Throughout the last 37 years, a small research laboratory located in Beltsville, Maryland, has been a leading facility for researchers working on Toxoplasma gondii.It is a parasite that infects over one billion people worldwide, causing death, blindness and birth defects (mostly in children) in extreme cases. The facility is operated by the U.S. Department of Agriculture (USDA) - and the institution has recently announced that the laboratory is to be closed down.
The laboratory has fallen victim to pressure exerted by animal welfare activists and members of the Congress being concerned over the involvement of cats - the only animals where T. gondii finishes a certain stage of their life cycle - in activities conducted there. All of a sudden, USDA announced it was closing down the laboratory, stating that the program that consumes USD 625,000 a year had reached its maturity.
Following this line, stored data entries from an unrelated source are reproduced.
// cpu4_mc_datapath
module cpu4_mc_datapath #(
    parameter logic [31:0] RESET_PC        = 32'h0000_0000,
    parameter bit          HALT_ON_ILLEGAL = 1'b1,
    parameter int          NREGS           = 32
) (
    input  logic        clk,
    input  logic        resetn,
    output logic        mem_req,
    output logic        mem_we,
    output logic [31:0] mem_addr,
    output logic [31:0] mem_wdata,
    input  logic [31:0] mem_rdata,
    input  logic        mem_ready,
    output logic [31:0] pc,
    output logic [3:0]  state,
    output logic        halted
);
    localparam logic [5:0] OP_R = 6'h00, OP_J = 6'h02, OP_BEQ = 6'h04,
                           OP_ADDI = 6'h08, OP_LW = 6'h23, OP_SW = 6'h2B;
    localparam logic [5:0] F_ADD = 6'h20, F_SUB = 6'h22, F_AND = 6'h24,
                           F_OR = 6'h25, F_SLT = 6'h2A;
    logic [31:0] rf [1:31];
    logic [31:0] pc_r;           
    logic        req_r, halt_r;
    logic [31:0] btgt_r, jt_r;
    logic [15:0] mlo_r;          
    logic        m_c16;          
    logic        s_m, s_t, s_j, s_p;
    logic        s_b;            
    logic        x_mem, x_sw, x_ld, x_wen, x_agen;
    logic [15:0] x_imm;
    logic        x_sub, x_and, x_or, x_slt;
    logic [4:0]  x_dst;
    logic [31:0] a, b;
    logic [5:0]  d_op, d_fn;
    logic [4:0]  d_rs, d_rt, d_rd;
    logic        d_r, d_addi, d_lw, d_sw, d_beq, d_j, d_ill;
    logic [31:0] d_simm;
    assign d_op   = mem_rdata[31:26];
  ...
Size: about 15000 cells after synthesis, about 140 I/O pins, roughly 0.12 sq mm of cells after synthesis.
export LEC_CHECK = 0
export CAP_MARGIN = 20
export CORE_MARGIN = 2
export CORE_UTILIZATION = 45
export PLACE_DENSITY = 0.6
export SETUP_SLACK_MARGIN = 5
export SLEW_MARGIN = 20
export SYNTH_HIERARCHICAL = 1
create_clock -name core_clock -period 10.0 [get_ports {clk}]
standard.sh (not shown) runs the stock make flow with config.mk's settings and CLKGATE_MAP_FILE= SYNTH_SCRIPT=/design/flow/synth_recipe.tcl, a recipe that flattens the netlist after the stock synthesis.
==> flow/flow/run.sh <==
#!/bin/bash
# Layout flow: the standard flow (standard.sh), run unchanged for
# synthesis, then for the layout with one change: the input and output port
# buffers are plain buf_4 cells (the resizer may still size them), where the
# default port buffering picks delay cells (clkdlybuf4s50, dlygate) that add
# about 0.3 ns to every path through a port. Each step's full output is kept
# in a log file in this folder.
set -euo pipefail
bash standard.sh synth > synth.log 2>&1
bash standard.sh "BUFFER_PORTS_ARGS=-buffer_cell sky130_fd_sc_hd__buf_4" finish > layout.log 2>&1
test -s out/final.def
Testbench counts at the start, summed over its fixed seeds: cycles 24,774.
This design comes from an exercise in tuning for small area on the open sky130 flow, not from production work. Where RTL was checked, it was by simulation tests only, not by an equivalence proof against the original. The RTL of runs 4 and 5 was laid out without a check of its function. No run shown here takes its clock network from TritonCTS; it comes from the design's own scripts or RTL. The clock input has no modelled driver; a real chip could not lean on it and would need a root buffer or a full tree. Power and IR drop assume default switching activity.

`flow/config.mk`:
```
export PLATFORM = sky130hd
export DESIGN_NAME = tcp_syn_os_fingerprinter_top
export DESIGN_NICKNAME = tcp_syn_os_fingerprinter_top
export VERILOG_FILES = /design/flow/design.v
export SDC_FILE = /design/flow/constraint.sdc
export NUM_CORES = 4
export LEC_CHECK = 0
export CAP_MARGIN = 20
export CORE_MARGIN = 2
export CORE_UTILIZATION = 70
export SLEW_MARGIN = 20
```
`flow/constraint.sdc`:
```
create_clock -name core_clock -period 6.0 [get_ports {clk_i}]
set_input_delay 1.2000 -clock core_clock [delete_from_list [all_inputs] [get_ports {clk_i}]]
set_output_delay 1.2000 -clock core_clock [all_outputs]
set_load 0.01 [all_outputs]
```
David Sibley, a Toxoplasma researcher at Washington University in St. Louis, Missouri, says that the laboratory has contributed a few crucial questions to the matter over the last decade. A blood test that can provide information pertaining to parasite control strategies is one of the things that were developed owing to the lab. The test indicates if a given case of infection occurred due to having eaten undercooked meat or through consuming parasite oocysts by cats.
Researchers are of the opinion that shutting down the laboratory will undermine efforts aimed at combating the devastating parasite that is a leading global cause of blindness and makes about 190,000 children born with defects.